Exercise description -
Once the line containing "share at 32.67%" is found in the records below, return it and each following line exactly, up to and including the line containing "Tree Root: clkbuf_16", and nothing else.

Provided information -

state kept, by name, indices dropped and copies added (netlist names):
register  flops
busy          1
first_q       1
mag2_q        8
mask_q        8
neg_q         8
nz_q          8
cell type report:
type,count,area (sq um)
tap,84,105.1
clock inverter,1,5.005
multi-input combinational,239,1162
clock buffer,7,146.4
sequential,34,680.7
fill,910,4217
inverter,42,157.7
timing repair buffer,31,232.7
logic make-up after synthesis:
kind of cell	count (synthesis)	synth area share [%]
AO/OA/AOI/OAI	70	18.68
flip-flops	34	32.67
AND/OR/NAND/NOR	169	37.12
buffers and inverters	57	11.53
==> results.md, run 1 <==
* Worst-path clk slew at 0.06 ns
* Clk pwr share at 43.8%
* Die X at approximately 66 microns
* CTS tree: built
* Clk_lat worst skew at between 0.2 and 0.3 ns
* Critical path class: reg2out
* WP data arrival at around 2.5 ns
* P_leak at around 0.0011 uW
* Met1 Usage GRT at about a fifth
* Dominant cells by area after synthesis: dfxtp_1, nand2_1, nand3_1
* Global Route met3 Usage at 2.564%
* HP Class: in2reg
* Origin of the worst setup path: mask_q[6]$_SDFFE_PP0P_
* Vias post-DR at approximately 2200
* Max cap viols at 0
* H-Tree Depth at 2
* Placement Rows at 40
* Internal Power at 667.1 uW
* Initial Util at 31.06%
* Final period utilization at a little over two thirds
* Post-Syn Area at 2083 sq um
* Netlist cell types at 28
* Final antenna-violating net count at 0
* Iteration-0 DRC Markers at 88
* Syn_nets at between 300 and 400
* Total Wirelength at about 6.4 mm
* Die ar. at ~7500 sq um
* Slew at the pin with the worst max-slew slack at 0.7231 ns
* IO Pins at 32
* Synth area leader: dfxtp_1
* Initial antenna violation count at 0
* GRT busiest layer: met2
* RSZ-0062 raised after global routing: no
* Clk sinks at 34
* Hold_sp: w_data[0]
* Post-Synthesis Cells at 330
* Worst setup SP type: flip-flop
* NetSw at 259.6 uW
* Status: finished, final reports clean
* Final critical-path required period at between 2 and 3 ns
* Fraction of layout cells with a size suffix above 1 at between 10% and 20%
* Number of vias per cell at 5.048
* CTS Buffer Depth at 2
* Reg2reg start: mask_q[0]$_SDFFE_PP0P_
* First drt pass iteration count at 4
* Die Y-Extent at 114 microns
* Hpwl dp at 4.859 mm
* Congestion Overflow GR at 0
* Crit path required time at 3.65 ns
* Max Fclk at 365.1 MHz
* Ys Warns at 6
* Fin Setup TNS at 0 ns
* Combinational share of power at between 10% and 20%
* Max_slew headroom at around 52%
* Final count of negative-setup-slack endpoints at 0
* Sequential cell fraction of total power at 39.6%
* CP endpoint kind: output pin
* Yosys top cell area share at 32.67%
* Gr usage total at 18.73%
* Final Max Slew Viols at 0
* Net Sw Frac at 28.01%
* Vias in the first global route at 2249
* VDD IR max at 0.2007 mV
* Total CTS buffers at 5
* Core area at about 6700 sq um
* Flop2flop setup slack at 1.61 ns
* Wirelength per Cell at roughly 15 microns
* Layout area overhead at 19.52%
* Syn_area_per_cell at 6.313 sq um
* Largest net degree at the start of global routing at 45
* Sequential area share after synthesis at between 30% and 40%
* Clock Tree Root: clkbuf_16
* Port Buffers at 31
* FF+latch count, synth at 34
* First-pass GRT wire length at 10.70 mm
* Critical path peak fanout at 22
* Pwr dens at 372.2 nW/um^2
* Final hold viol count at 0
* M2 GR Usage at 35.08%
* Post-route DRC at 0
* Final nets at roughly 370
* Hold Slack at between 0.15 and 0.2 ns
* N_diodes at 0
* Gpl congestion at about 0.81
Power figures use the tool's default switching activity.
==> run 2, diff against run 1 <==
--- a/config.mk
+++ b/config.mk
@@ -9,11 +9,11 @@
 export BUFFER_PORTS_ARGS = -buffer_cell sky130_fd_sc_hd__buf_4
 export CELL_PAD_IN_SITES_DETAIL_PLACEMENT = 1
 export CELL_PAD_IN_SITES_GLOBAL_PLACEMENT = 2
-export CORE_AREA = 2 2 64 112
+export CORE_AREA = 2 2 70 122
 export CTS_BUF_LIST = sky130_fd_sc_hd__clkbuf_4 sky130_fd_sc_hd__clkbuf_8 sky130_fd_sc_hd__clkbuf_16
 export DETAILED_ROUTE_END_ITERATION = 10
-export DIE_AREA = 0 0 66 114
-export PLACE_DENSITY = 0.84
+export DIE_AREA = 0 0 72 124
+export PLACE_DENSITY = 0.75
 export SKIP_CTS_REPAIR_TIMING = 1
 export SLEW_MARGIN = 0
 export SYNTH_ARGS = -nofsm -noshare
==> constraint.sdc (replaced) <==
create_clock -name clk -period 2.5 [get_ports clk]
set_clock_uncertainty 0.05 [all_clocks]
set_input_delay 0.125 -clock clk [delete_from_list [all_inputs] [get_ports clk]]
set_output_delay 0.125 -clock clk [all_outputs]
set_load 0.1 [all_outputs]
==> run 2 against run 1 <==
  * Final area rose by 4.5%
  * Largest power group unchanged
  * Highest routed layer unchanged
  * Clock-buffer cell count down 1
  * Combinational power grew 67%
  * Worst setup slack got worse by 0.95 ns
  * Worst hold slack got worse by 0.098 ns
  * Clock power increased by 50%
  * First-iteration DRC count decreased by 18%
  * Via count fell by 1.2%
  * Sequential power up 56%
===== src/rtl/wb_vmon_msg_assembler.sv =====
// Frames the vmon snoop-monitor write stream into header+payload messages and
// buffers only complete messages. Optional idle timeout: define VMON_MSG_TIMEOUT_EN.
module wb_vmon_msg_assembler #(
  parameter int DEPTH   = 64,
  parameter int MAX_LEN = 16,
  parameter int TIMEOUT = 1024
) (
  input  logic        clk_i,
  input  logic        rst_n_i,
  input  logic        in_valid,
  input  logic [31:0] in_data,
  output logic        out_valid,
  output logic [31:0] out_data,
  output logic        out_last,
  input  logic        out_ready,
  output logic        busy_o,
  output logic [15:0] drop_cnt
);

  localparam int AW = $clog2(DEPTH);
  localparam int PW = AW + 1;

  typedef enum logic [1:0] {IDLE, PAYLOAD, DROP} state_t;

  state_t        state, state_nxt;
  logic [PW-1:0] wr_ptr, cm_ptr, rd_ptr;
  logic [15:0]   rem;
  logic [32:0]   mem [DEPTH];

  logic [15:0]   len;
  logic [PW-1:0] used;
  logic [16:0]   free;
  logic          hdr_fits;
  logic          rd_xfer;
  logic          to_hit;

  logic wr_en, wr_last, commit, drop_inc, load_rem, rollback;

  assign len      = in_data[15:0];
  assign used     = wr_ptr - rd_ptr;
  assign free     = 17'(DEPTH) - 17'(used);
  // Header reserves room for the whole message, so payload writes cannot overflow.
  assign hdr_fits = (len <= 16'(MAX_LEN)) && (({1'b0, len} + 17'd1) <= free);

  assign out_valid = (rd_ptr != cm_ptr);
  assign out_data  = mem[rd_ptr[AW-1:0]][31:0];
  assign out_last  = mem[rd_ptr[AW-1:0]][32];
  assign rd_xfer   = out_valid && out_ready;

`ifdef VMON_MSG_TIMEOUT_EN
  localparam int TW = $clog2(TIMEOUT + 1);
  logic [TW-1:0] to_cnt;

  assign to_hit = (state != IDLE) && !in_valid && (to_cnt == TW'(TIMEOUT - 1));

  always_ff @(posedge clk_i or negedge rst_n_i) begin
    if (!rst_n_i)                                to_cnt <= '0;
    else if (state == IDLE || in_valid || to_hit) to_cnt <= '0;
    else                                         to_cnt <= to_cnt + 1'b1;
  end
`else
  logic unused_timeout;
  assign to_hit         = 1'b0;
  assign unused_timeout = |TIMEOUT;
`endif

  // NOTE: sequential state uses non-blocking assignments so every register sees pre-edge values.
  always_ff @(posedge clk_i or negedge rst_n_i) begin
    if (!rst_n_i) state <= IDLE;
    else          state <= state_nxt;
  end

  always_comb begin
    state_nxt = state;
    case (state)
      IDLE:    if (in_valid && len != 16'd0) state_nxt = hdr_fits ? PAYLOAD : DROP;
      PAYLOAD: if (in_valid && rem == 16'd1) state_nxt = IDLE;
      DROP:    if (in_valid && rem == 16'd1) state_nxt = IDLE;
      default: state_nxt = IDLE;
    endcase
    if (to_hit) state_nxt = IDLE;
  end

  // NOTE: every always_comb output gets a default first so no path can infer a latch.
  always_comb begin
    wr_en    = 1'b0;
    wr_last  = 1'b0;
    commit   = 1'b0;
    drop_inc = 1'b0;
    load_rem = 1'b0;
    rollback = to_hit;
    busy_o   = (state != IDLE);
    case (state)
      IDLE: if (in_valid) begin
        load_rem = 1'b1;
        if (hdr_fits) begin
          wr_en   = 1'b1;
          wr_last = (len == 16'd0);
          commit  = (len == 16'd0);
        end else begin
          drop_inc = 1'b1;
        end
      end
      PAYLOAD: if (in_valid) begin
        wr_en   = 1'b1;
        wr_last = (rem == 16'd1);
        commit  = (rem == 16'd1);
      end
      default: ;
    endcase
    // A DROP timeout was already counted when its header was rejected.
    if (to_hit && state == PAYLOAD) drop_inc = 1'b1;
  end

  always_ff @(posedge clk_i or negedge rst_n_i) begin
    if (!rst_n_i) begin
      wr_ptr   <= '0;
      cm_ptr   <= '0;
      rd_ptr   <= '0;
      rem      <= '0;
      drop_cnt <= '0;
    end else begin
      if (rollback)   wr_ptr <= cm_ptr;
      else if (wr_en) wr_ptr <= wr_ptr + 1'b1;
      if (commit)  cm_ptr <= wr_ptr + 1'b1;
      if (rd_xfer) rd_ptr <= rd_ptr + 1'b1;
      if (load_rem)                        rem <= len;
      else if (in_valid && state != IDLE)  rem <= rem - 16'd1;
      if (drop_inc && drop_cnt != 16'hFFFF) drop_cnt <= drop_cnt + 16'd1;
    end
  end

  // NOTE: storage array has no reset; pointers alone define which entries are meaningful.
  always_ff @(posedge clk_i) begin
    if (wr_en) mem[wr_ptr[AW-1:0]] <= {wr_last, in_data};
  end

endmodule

Exercise output -
* Yosys top cell area share at 32.67%
* Gr usage total at 18.73%
* Final Max Slew Viols at 0
* Net Sw Frac at 28.01%
* Vias in the first global route at 2249
* VDD IR max at 0.2007 mV
* Total CTS buffers at 5
* Core area at about 6700 sq um
* Flop2flop setup slack at 1.61 ns
* Wirelength per Cell at roughly 15 microns
* Layout area overhead at 19.52%
* Syn_area_per_cell at 6.313 sq um
* Largest net degree at the start of global routing at 45
* Sequential area share after synthesis at between 30% and 40%
* Clock Tree Root: clkbuf_16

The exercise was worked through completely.